-------- RECORDS SHOWN --------

## config.mk

```make
export PLATFORM = sky130hd
export DESIGN_NAME = jk_reg_bank
export DESIGN_NICKNAME = d
export VERILOG_FILES = /design/src/rtl/jk_pkg.sv /design/src/rtl/jk_cell.sv /design/src/rtl/jk_reg_bank.sv
export SDC_FILE = /design/constraint.sdc
export NUM_CORES = 1
export LEC_CHECK = 0
export CELL_PAD_IN_SITES_DETAIL_PLACEMENT = 0
export CELL_PAD_IN_SITES_GLOBAL_PLACEMENT = 2
export CORE_ASPECT_RATIO = 0.75
export CORE_MARGIN = 2
export CORE_UTILIZATION = 27
export CTS_CLUSTER_SIZE = 16
export DETAILED_ROUTE_END_ITERATION = 10
export PLACE_DENSITY_LB_ADDON = 0.2
export SYNTH_ARGS = -nofsm -noshare
export SYNTH_HDL_FRONTEND = slang
export SYNTH_SLANG_ARGS = --single-unit
export TNS_END_PERCENT = 5
```

## constraint.sdc

```tcl
create_clock -name clk -period 2.4 [get_ports clk]
set_input_delay 0.48 -clock clk [delete_from_list [all_inputs] [get_ports clk]]
set_output_delay 0.48 -clock clk [all_outputs]
set_load 0.02 [all_outputs]
```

--------

**THE TASK:** Each line of the material is to be returned precisely as written.

**ANSWER SECTION:**
## config.mk

```make
export PLATFORM = sky130hd
export DESIGN_NAME = jk_reg_bank
export DESIGN_NICKNAME = d
export VERILOG_FILES = /design/src/rtl/jk_pkg.sv /design/src/rtl/jk_cell.sv /design/src/rtl/jk_reg_bank.sv
export SDC_FILE = /design/constraint.sdc
export NUM_CORES = 1
export LEC_CHECK = 0
export CELL_PAD_IN_SITES_DETAIL_PLACEMENT = 0
export CELL_PAD_IN_SITES_GLOBAL_PLACEMENT = 2
export CORE_ASPECT_RATIO = 0.75
export CORE_MARGIN = 2
export CORE_UTILIZATION = 27
export CTS_CLUSTER_SIZE = 16
export DETAILED_ROUTE_END_ITERATION = 10
export PLACE_DENSITY_LB_ADDON = 0.2
export SYNTH_ARGS = -nofsm -noshare
export SYNTH_HDL_FRONTEND = slang
export SYNTH_SLANG_ARGS = --single-unit
export TNS_END_PERCENT = 5
```

## constraint.sdc

```tcl
create_clock -name clk -period 2.4 [get_ports clk]
set_input_delay 0.48 -clock clk [delete_from_list [all_inputs] [get_ports clk]]
set_output_delay 0.48 -clock clk [all_outputs]
set_load 0.02 [all_outputs]
```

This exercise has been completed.